Was provided PSTs from email archiving system where each original message is wrapped in as an attachment to the parent journal email. Looking for suggestions to extract the original message or remove the journal parent email.
I can suggest a couple of options:
The journal PSTs are ingested as they are. You then tap into the backend database that houses the ingested data and tweak the records with a script to adjust attachment ranges so that each envelope message becomes a separate, distinct message and the payload becomes its own attachment family. This should allow the eDiscovery or review tool to deduplicate the actual messages inside the envelopes. While you are at it, you could also have the script tag the envelope messages so that they can easily be hidden from view.
If you have a mixture of regular data and journal PSTs, it would be helpful to keep them separate.
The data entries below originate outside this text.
This is an optimization exercise on Yosys and OpenROAD, whose aim is small area and a short achievable clock period, not a production implementation. RTL that was checked went through simulation tests only; none was proved equivalent to the original. Function not checked in run 1: the RTL went through the layout flow alone. Power and IR drop assume default switching activity.

[design/flow/design.v]
package vss_pkg;
  localparam int unsigned COUNT_WIDTH_DEF = 32;
  localparam int unsigned PROB_WIDTH_DEF  = 16;
  localparam int unsigned WIN_WIDTH       = 16;
  localparam int unsigned CFG_IDX_WIDTH   = 3;
  localparam logic [31:0] THRESH_RESET      = 32'd32768;
  localparam logic [31:0] GAP_RESET         = 32'd9830;
  localparam logic [WIN_WIDTH-1:0] WIN_RESET = 16'd1024;
  localparam logic [31:0] MIN_SIL_RESET     = 32'd0;
  localparam logic [31:0] SPLIT_PAUSE_RESET = 32'd1568;
  localparam logic [31:0] MIN_SPEECH_RESET  = 32'd1024;
  typedef enum logic [CFG_IDX_WIDTH-1:0] {
    CFG_THRESHOLD   = 3'd0,
    CFG_GAP         = 3'd1,
    CFG_WINDOW      = 3'd2,
    CFG_MIN_SILENCE = 3'd3,
    CFG_SPLIT_PAUSE = 3'd4,
    CFG_MIN_SPEECH  = 3'd5,
    CFG_MAX_SPEECH  = 3'd6
  } vss_cfg_idx_e;
  typedef enum logic [1:0] {
    REASON_SILENCE = 2'd0,
    REASON_SPLIT   = 2'd1,
    REASON_EOS     = 2'd2
  } vss_reason_e;
  typedef enum logic {
    KIND_PROB = 1'b0,
    KIND_EOS  = 1'b1
  } vss_kind_e;
endpackage
import vss_pkg::*;
module vss_cmp #(
  parameter int unsigned N = 32
) (
  input  logic [N-1:0] a_i,
  input  logic [N-1:0] nb_i,
  output logic         gt_o,
  output logic         lt_o
);
  if (N == 1) begin : g_leaf
    assign gt_o = a_i[0] & nb_i[0];
    assign lt_o = ~(a_i[0] | nb_i[0]);
  end else begin : g_node
    localparam int unsigned L = N / 2;
    logic gt_h, lt_h, gt_l, lt_l;
    vss_cmp #(.N(N - L)) u_h (.a_i(a_i[N-1:L]), .nb_i(nb_i[N-1:L]), .gt_o(gt_h), .lt_o(lt_h));
    vss_cmp #(.N(L))     u_l (.a_i(a_i[L-1:0]), .nb_i(nb_i[L-1:0]), .gt_o(gt_l), .lt_o(lt_l));
    assign gt_o = gt_h | (~lt_h & gt_l);
    assign lt_o = lt_h | (~gt_h & lt_l);
  end
endmodule
module vss_diff_cmp #(
  parameter int unsigned N = 32
) (
  input  logic [N-1:0] nx_i,       
  input  logic [N-1:0] y_i,
  input  logic [N-1:0] k_i,
  input  logic         borrow_i,   
  output logic         gt_o,       
  output logic         ge_o        
);
  logic [N-1:0] sp, cp;
  logic         z_gt, z_lt, c_top, s_gt, s_ge;
  assign sp = nx_i ^ (y_i ^ k_i);   
  assign cp = (nx_i & y_i) | (nx_i & k_i) | (y_i & k_i);
  vss_cmp #(.N(N)) u_cmp (.a_i({cp[N-2:0], 1'b0}), .nb_i(sp), .gt_o(z_gt), .lt_o(z_lt));
  assign c_top = ~cp[N-1];
  assign s_gt  = z_lt;    
  assign s_ge  = ~z_gt;   
  assign gt_o  = (c_top & s_gt) | (c_top & borrow_i) | (s_gt & borrow_i);
  assign ge_o  = (c_top & s_ge) | (c_top & borrow_i) | (s_ge & borrow_i);
endmodule
module vss_core #(
  parameter int unsigned COUNT_WIDTH = COUNT_WIDTH_DEF,
  parameter int unsigned PROB_WIDTH  = PROB_WIDTH_DEF
) (
  input  logic                   clk_i,
  input  logic                   rst_ni,
  input  logic                   step_i,
  input  logic                   kind_i,
  input  logic [PROB_WIDTH-1:0]  prob_i,
  input  logic [COUNT_WIDTH-1:0] stream_len_i,
  input  logic [PROB_WIDTH-1:0]  thresh_n_i,   
  input  logic [PROB_WIDTH-1:0]  gap_i,
  input  logic [WIN_WIDTH-1:0]   window_d_i,   
  input  logic [COUNT_WIDTH-1:0] min_sil_i,      
  input  logic                   min_sil_set_i,
  input  logic [COUNT_WIDTH-1:0] split_pause_i,
  input  logic [COUNT_WIDTH-1:0] min_speech_i,
  input  logic [COUNT_WIDTH-1:0] max_speech_i,   
  input  logic                   max_speech_set_i,
  output logic                   res_valid_o,
  output logic [1:0]             res_reason_o,
  output logic [COUNT_WIDTH-1:0] res_start_o,      
  output logic [COUNT_WIDTH-1:0] res_end_o         
);
  logic                   in_speech_q, sil_valid_q, pause_valid_q, resumed_q, sil_lt_open_q;
  logic [COUNT_WIDTH-1:0] count_q, next_nq, next_q, open_q, resume_q, sil_q, pend_q;
  logic [COUNT_WIDTH-1:0] count_d, sil_s;
  logic is_speech, is_silence, split_hit, long_pause, sil_ok, speech_ok;
  logic spk_gt, spk_lt, sil_gt, sil_lt;
  logic b_open, b_sil, b_run;
  logic max_gt, max_ge, sp_gt, sp_ge, msil_gt, msil_ge, msp_gt, msp_ge;
  logic [PROB_WIDTH-1:0] psn, pcn;
  logic [COUNT_WIDTH-1:0] next_n, sil_s_n;
  logic win, silence_br, resuming, res_valid;
  logic wr_open, wr_resume, wr_sil, wr_pend;
  vss_cmp #(.N(PROB_WIDTH)) u_spk (.a_i(prob_i), .nb_i(thresh_n_i), .gt_o(spk_gt), .lt_o(spk_lt));
  assign is_speech = !spk_lt;
  assign psn = thresh_n_i ^ (prob_i ^ gap_i);
  assign pcn = (thresh_n_i & prob_i) | (thresh_n_i & gap_i) | (prob_i & gap_i);
  vss_cmp #(.N(PROB_WIDTH)) u_sil (
    .a_i({pcn[PROB_WIDTH-2:0], 1'b0}), .nb_i(psn), .gt_o(sil_gt), .lt_o(sil_lt)
  );
  assign is_silence = ~pcn[PROB_WIDTH-1] & sil_lt;
  assign sil_s   = sil_valid_q ? sil_q : next_q;
  assign sil_s_n = ~sil_s;
  assign next_q  = ~next_nq;
  assign next_n  = next_nq;
  logic unused_b, unused_c;
  vss_cmp #(.N(COUNT_WIDTH)) u_b_open (.a_i(open_q), .nb_i(next_nq), .gt_o(b_open), .lt_o(unused_b));
  vss_cmp #(.N(COUNT_WIDTH)) u_b_sil (.a_i(sil_q), .nb_i(next_nq), .gt_o(b_sil), .lt_o(unused_c));
  assign b_run = sil_valid_q ? sil_lt_open_q : b_open;
  vss_diff_cmp #(.N(COUNT_WIDTH)) u_max (
    .nx_i(next_n), .y_i(open_q), .k_i(max_speech_i), .borrow_i(b_open), .gt_o(max_gt), .ge_o(max_ge)
  );
  vss_diff_cmp #(.N(COUNT_WIDTH)) u_sp (
    .nx_i(next_n), .y_i(sil_q), .k_i(split_pause_i), .borrow_i(b_sil), .gt_o(sp_gt), .ge_o(sp_ge)
  );
  vss_diff_cmp #(.N(COUNT_WIDTH)) u_msil (
    .nx_i(next_n), .y_i(sil_q), .k_i(min_sil_i), .borrow_i(b_sil), .gt_o(msil_gt), .ge_o(msil_ge)
  );
  vss_diff_cmp #(.N(COUNT_WIDTH)) u_msp (
    .nx_i(sil_s_n), .y_i(open_q), .k_i(min_speech_i), .borrow_i(b_run), .gt_o(msp_gt), .ge_o(msp_ge)
  );
  assign split_hit  = in_speech_q && max_speech_set_i && (max_speech_i != '1) && max_gt;
  assign long_pause = sil_valid_q && sp_gt;
  assign sil_ok     = !min_sil_set_i || (sil_valid_q ? msil_ge : (min_sil_i == '0));
  assign speech_ok  = msp_gt;
  assign win        = !kind_i;
  assign silence_br = win && !split_hit && is_silence && in_speech_q;
  assign resuming   = pause_valid_q && resumed_q;
  always_comb begin
    res_valid    = 1'b0;
    res_reason_o = REASON_SILENCE;
    if (kind_i == KIND_EOS) begin
      res_valid    = in_speech_q;
      res_reason_o = REASON_EOS;
    end else if (split_hit && !is_speech) begin
      res_valid    = 1'b1;
      res_reason_o = REASON_SPLIT;
    end else if (silence_br) begin
      res_valid = sil_ok && speech_ok;
    end
  end
  assign res_valid_o = res_valid;
  assign wr_open   = win && is_speech && !in_speech_q;
  assign wr_resume = win && is_speech && sil_valid_q && pause_valid_q && !resumed_q;
  assign wr_sil    = kind_i || !sil_valid_q;
  assign wr_pend   = silence_br && long_pause || res_valid && !(win && split_hit && pause_valid_q);
  always_ff @(posedge clk_i) begin
    if (step_i) begin
      if (wr_open || win && !is_speech && split_hit && resuming)
        open_q <= resuming ? resume_q : count_q;
      if (wr_resume || res_valid)
        resume_q <= wr_resume ? count_q : open_q;
      if (wr_sil) begin
        sil_q         <= next_q;
        sil_lt_open_q <= b_open;
      end
      if (wr_pend)
        pend_q <= kind_i ? stream_len_i : ((win && split_hit) ? next_q : sil_s);
    end
  end
  assign res_start_o = resume_q;
  assign res_end_o   = pend_q;
  assign count_d = !step_i ? count_q : (kind_i ? '0 : next_q);
  logic [WIN_WIDTH:0]               next_lo;
  logic [COUNT_WIDTH-WIN_WIDTH-1:0] count_hi_inc;
  logic [COUNT_WIDTH-1:0]           next_d;
  assign next_lo      = {1'b0, count_d[WIN_WIDTH-1:0]} + {1'b0, window_d_i};
  assign count_hi_inc = count_d[COUNT_WIDTH-1:WIN_WIDTH] + 1'b1;
  assign next_d       = {next_lo[WIN_WIDTH] ? count_hi_inc : count_d[COUNT_WIDTH-1:WIN_WIDTH],
                         next_lo[WIN_WIDTH-1:0]};
  always_ff @(posedge clk_i or negedge rst_ni) begin
    if (!rst_ni) begin
      count_q <= '0;
      next_nq <= ~(COUNT_WIDTH'(WIN_RESET));
    end else begin
      count_q <= count_d;
      next_nq <= ~next_d;
    end
  end
  always_ff @(posedge clk_i or negedge rst_ni) begin
    if (!rst_ni) begin
      in_speech_q   <= 1'b0;
      sil_valid_q   <= 1'b0;
      pause_valid_q <= 1'b0;
      resumed_q     <= 1'b0;
    end else if (step_i) begin
      if (kind_i) begin
        in_speech_q   <= 1'b0;
        sil_valid_q   <= 1'b0;
        pause_valid_q <= 1'b0;
        resumed_q     <= 1'b0;
      end else if (is_speech) begin
        in_speech_q <= 1'b1;
        sil_valid_q <= 1'b0;
        if (sil_valid_q && pause_valid_q) resumed_q <= 1'b1;
      end else if (split_hit) begin
        in_speech_q   <= resuming;
        sil_valid_q   <= 1'b0;
        pause_valid_q <= 1'b0;
        resumed_q     <= 1'b0;
      end else if (silence_br) begin
        if (res_valid) begin
          in_speech_q   <= 1'b0;
          sil_valid_q   <= 1'b0;
          pause_valid_q <= 1'b0;
          resumed_q     <= 1'b0;
        end else begin
          sil_valid_q <= 1'b1;
          if (long_pause) begin
            pause_valid_q <= 1'b1;
            resumed_q     <= 1'b0;
          end
        end
      end
    end
  end
endmodule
Otherwise, you would have to account for different possibilities when scanning the database.
I have done this successfully in the past and I would recommend this approach as it doesn’t require any initial processing and results in fewer changes to the original data. Needless to say, you would want to have a proof of concept and end-to-end testing before you go through the trouble of ingesting everything.
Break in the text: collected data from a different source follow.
Context: an optimization exercise on an open-source flow, tuned for small area and a short achievable clock period. The choices shown serve that exercise and are no tape-out recipe. RTL that was checked went through simulation tests only; none was proved equivalent to the original.

main:
Design note_sequencer, start of the top module:
module note_sequencer #(
  parameter int DEPTH     = 64,
  parameter int DUR_W     = 16,
  parameter int TICK_DIV  = 16,
  parameter int DEB_TICKS = 10
) (
  input  logic                         clk,
  input  logic                         rst_n,
  input  logic [4:0]                   key_code,
  input  logic                         rec_n,
  input  logic                         play_n,
  input  logic                         stop_n,
  output logic [4:0]                   note_out,
  output logic [1:0]                   state_out,
  output logic                         full,
  output logic [$clog2(DEPTH+1)-1:0]   evt_count
);
Size in the first run: ~2300 cells after synthesis, roughly 25 I/O pins, ~37000 µm² of cells after synthesis.
export LEC_CHECK = 0
export CAP_MARGIN = 20
export CORE_MARGIN = 2
export CORE_UTILIZATION = 60
export CTS_CLUSTER_DIAMETER = 80
export CTS_CLUSTER_SIZE = 30
export SETUP_SLACK_MARGIN = 2.75
export SLEW_MARGIN = 20
create_clock -name core_clock -period 5.0 [get_ports {clk}]
run.sh (not shown) runs the stock make flow with config.mk's settings and CLKGATE_MAP_FILE= SYNTH_SCRIPT=/design/flow/synth_recipe.tcl, a recipe that flattens the netlist after the stock synthesis.
### main -> the feature branch
--- a/flow/design.v
+++ b/flow/design.v
@@ -31,13 +31,13 @@
   logic [TW-1:0]     tick_cnt;
   logic              tick, tick_nx;
   logic [4:0]        cand, stable;
   logic [DBW-1:0]    deb_cnt, deb_next;
   logic              chg;
   logic [4:0]        note_n;                 
-  logic [DUR_W-1:0]  dur, dur_plus, dur_step, dur_nx;
+  logic [DUR_W-1:0]  dur, dur_plus, dur_m, dur_step, dur_nx;
   logic              dnz, dmax, d1;          
   logic [AW-1:0]     addr;
   logic [CW-1:0]     addr_inc;
   logic              pload;
   logic [EW-1:0]     wr_data, pdata;
   logic              wr_en, wr_ring, sat, rec_close, full_hit, last, pdone, idle_rec, play_go;
@@ -106,16 +106,14 @@
       end
     end
   end
   always_ff @(posedge clk)
     chg <= tick && deb_next >= DBW'(DEB_TICKS) && key_s2 != stable;
   always_comb begin
-    if (state == S_PLAY)   
-      dur_step = {dur[0] ^ dur[14] ^ dur[13] ^ dur[11], dur[15:1]};
-    else                   
-      dur_step = {dur[14:0], dur[15] ^ dur[13] ^ dur[12] ^ dur[10]};
+    dur_m     = {DUR_W{state == S_PLAY}};
+    dur_step  = dur_m ^ ((dur ^ dur_m) + 1'b1);
     dur_plus  = dur;
     sat       = dmax;
     rec_close = (state == S_REC) && (chg || sat || stop_p);
     wr_en     = rec_close && dnz;
     wr_ring   = wr_en && (evt_count[AW-1:1] != '0);
     wr_data   = {note_out, dur_plus};
@@ -126,13 +124,13 @@
     last      = (addr_inc == evt_count);
     pdone     = (state == S_PLAY) && !pload && tick && d1;
     pdata     = nxt;
     d_clr     = ((state == S_IDLE) && idle_rec) || ((state == S_REC) && rec_close);
     d_ld      = (state == S_PLAY) && pload && !stop_p;
     d_step    = (tick_nx && state == S_REC) || (tick && state == S_PLAY && !pload);
-    dur_nx    = d_clr ? (tick_nx ? 16'h0002 : 16'h0001) : d_ld ? pdata[DUR_W-1:0] : d_step ? dur_step : dur;
+    dur_nx    = d_clr ? DUR_W'(tick_nx) : d_ld ? pdata[DUR_W-1:0] : d_step ? dur_step : dur;
   end
   always_comb begin
     ph_nx    = (ph   == 6'(RL-1)) ? 6'd0 : ph   + 6'd1;
     ph_pv    = (ph   == 6'd0) ? 6'(RL-1) : ph - 6'd1;
     npos_nx1 = (npos == 6'(RL-1)) ? 6'd0 : npos + 6'd1;
     npos_nx2 = (npos == 6'(RL-2)) ? 6'd0 : (npos == 6'(RL-1)) ? 6'd1 : npos + 6'd2;
@@ -240,15 +238,15 @@
     end
   end
   assign note_out = ~note_n;
   always_ff @(posedge clk) begin
     dur  <= dur_nx;
     dnz  <= tick_nx || (!d_clr && dnz);
-    dmax <= tick_nx && !d_clr && (dur == 16'h8000);
-    d1   <= !d_clr && (d_ld ? (pdata[DUR_W-1:0] == 16'h0002) :
-                       d_step ? (dur == 16'h0004) : d1);
+    dmax <= tick_nx && !d_clr && (dur == {{(DUR_W-1){1'b1}}, 1'b0});
+    d1   <= !d_clr && (d_ld ? (pdata[DUR_W-1:0] == DUR_W'(1)) :
+                       d_step ? (dur == DUR_W'(2)) : d1);
     case (state)
       S_IDLE: begin
         if (!idle_rec && play_go) begin
           addr  <= '0;
           pload <= 1'b1;
         end
==> comparison <==
Most crowded layer after global routing: met1 -> the feature branch, met2 -> main. main → the feature branch: detail-routed via count per cell up 1.4%; total placed instance area neither gained nor lost much. Re maximum number of pins on one net before global-route repair: no difference whatsoever between main and the feature branch. The feature branch vs main, post-route clock period utilization went up by 0.23 points. Clock-buffer cell count (higher): main.
No functional check of the RTL was part of the feature branch.

what the ideal ports hide:
No port has a modelled driver above. Below, the same layouts with a new extraction and two added sets of constraints.
Step 1 assumes that a clkbuf_16 drives the clock port and a buf_2 every other input.
Step 2 also shifts input and output timing later by t, the mid clock arrival at the registers, as if the neighbouring blocks saw the same clock.
Slacks: no drivers / after step 1 / after step 2; pairs: no drivers / after step 1.
| run | t (ns) | setup WS [ns] | worst data-port slew with drivers (ns) |
|---|---|---|---|
| main | 0.701 | 2.721 / 2.658 / 2.825 | 0.03 |
| the feature branch | 0.709 | 2.710 / 2.660 / 2.710 | 0.03 |
After both steps every run listed still meets setup and hold.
You could also have the incoming PSTs scanned programmatically and new PSTs created without the envelope messages. Special care needs to be taken to make sure critical metadata doesn’t change, every item is accounted for, etc. You would also need to evaluate if there is any value in the envelope messages—that is, if they need to be tied to their children so that an ingested child message could be traced back to the parent envelope message if needed.
What a fast response. Thanks! We have a pre-processing programmatic solution utilizing Dmitry Streblechenko’s Redemption tool. However, given that it is custom code we were wondering if there was a better option such as “ACME corp” de-journaling software. Hadn’t thought of the post-processing option you propose. It is an interesting approach that we will definitely pursue.
I am not aware of a specialized de-journaling software but, hopefully, others in the Community with experience chime in
I recall one law firm dealing with this by using a generic IT tool designed to dump attachments from messages in a PST. If memory serves, the tool was dumping the attachments of each PST item in the PST’s original folder structure. So, the end result was folders full of MSGs that represent the child messages. There was no logging, batch processing, or special metadata handling, though. In your custom Redemption solution, you could scan the PSTs and generate logs showing before and after counts as well as any exceptions encountered.
Regardless of the tool you use, if you go with the pre-processing option, I would scrutinize the before (i.e., journal PST ingested as is) and after (i.e., pre-processed PST ingested) in your target review tool as well as in a forensic tool to make sure the pre-processing is not stomping on metadata.